*Your assignment*. State only the number of lines below where the word "high" is found.
----------
<file path="src/rtl/dds_pkg.sv">
// dds_pkg: shared constants and the sine-entry function for the DDS core.
// Assumes the phase address splits into one half-cycle bit plus a magnitude
// index; the entry uses a rational sine approximation evaluated with integers.
package dds_pkg;

    // Mid-scale code for a sample of width w.
    function automatic int unsigned mid_code(input int unsigned w);
        return 32'd1 << (w - 1);
    endfunction

    // Sine entry for table address idx, address width aw, sample width sw.
    function automatic int unsigned sine_code(input int unsigned idx,
                                              input int unsigned aw,
                                              input int unsigned sw);
        longint unsigned half_pts;
        longint unsigned p;
        longint unsigned q;
        longint unsigned den;
        longint unsigned amp16;
        longint unsigned mag;
        half_pts = 64'd1 << (aw - 1);
        p        = longint'(idx) % half_pts;
        q        = p * (half_pts - p);
        den      = 5 * half_pts * half_pts - 4 * q;
        amp16    = 16 * (longint'(mid_code(sw)) - 1);
        mag      = (2 * amp16 * q + den) / (2 * den);
        if (longint'(idx) < half_pts)
            return mid_code(sw) + int'(mag);
        else
            return mid_code(sw) - int'(mag);
    endfunction

endpackage

</file>
<file path="src/rtl/dds_tick_gen.sv">
// dds_tick_gen: produces the advance enable that is high on every second clock.
// Assumes clr is synchronous; while clr is high the toggle holds at zero so the
// first advance after release lands on the second edge.
module dds_tick_gen (
    input  logic clk,
    input  logic rst_n,
    input  logic clr,
    output logic adv_o
);

    logic tog_q;

    // Toggle flop: cleared by reset or alignment, else inverts each clock.
    always_ff @(posedge clk) begin
        if (!rst_n || clr)
            tog_q <= 1'b0;
        else
            tog_q <= ~tog_q;
    end

    assign adv_o = tog_q;

endmodule

</file>
<file path="src/rtl/dds_phase_acc.sv">
// dds_phase_acc: wrapping phase register that adds the frequency word when
// advance is high. Assumes ACC_W >= FREQ_W; the word is zero-extended.
module dds_phase_acc #(
    parameter int FREQ_W = 16,
    parameter int ACC_W  = 21
) (
    input  logic              clk,
    input  logic              rst_n,
    input  logic              clr,
    input  logic              adv,
    input  logic [FREQ_W-1:0] freq,
    output logic [ACC_W-1:0]  phase_o
);

    localparam int PAD_W = ACC_W - FREQ_W;

    logic [ACC_W-1:0] phase_q;
    logic [ACC_W-1:0] step;

    // Zero-extend the word to the phase width.
    generate
        if (PAD_W > 0) begin : g_pad
            assign step = {{PAD_W{1'b0}}, freq};
        end else begin : g_nopad
            assign step = freq[ACC_W-1:0];
        end
    endgenerate

    // Phase register: cleared by reset or alignment, advances modulo 2^ACC_W.
    always_ff @(posedge clk) begin
        if (!rst_n || clr)
            phase_q <= '0;
        else if (adv)
            phase_q <= phase_q + step;
    end

    assign phase_o = phase_q;

endmodule

</file>
<file path="src/rtl/dds_sine_rom.sv">
// dds_sine_rom: full-cycle sine table computed at elaboration, read through one
// output register that can be muted to mid-scale. Assumes DEPTH = 2^ADDR_W.
module dds_sine_rom
    import dds_pkg::*;
#(
    parameter int ADDR_W   = 9,
    parameter int SAMPLE_W = 8
) (
    input  logic                clk,
    input  logic                rst_n,
    input  logic                mute,
    input  logic [ADDR_W-1:0]   addr,
    output logic [SAMPLE_W-1:0] sample_o
);

    localparam int DEPTH = 1 << ADDR_W;
    localparam logic [SAMPLE_W-1:0] MID = SAMPLE_W'(mid_code(SAMPLE_W));

    logic [SAMPLE_W-1:0] tbl [DEPTH];
    logic [SAMPLE_W-1:0] sample_q;

    // One constant entry per address.
    generate
        for (genvar i = 0; i < DEPTH; i++) begin : g_tbl
            localparam logic [SAMPLE_W-1:0] ENTRY =
                SAMPLE_W'(sine_code(i, ADDR_W, SAMPLE_W));
            assign tbl[i] = ENTRY;
        end
    endgenerate

    // Output register: mid-scale on reset or mute, else the addressed entry.
    always_ff @(posedge clk) begin
        if (!rst_n || mute)
            sample_q <= MID;
        else
            sample_q <= tbl[addr];
    end

    assign sample_o = sample_q;

endmodule

</file>
<file path="src/rtl/dds_core.sv">
// dds_core: half-rate DDS top. A toggle gates the phase adder to alternate
// clocks; the upper phase bits address the sine table. Alignment (active low)
// clears phase and toggle and mutes; shutdown only mutes.
// Assumes all inputs are synchronous to clk.
module dds_core #(
    parameter int FREQ_W   = 16,
    parameter int ACC_W    = 21,
    parameter int ADDR_W   = 9,
    parameter int SAMPLE_W = 8
) (
    input  logic                clk,
    input  logic                rst_n,
    input  logic [FREQ_W-1:0]   freq_word,
    input  logic                sync_n,
    input  logic                shdn,
    output logic [SAMPLE_W-1:0] sample_o
);

    localparam int ADDR_LSB = ACC_W - ADDR_W;

    logic              align;
    logic              adv_en;
    logic              mute;
    logic [ACC_W-1:0]  phase_q;
    logic [ADDR_W-1:0] tbl_addr;

    // Control decode: alignment clears state, either input mutes.
    assign align    = ~sync_n;
    assign mute     = align | shdn;
    assign tbl_addr = phase_q[ACC_W-1:ADDR_LSB];

    dds_tick_gen tick_i (
        .clk   (clk),
        .rst_n (rst_n),
        .clr   (align),
        .adv_o (adv_en)
    );

    dds_phase_acc #(
        .FREQ_W (FREQ_W),
        .ACC_W  (ACC_W)
    ) acc_i (
        .clk     (clk),
        .rst_n   (rst_n),
        .clr     (align),
        .adv     (adv_en),
        .freq    (freq_word),
        .phase_o (phase_q)
    );

    dds_sine_rom #(
        .ADDR_W   (ADDR_W),
        .SAMPLE_W (SAMPLE_W)
    ) rom_i (
        .clk      (clk),
        .rst_n    (rst_n),
        .mute     (mute),
        .addr     (tbl_addr),
        .sample_o (sample_o)
    );

endmodule

</file>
----------
*Reply to the task*. 3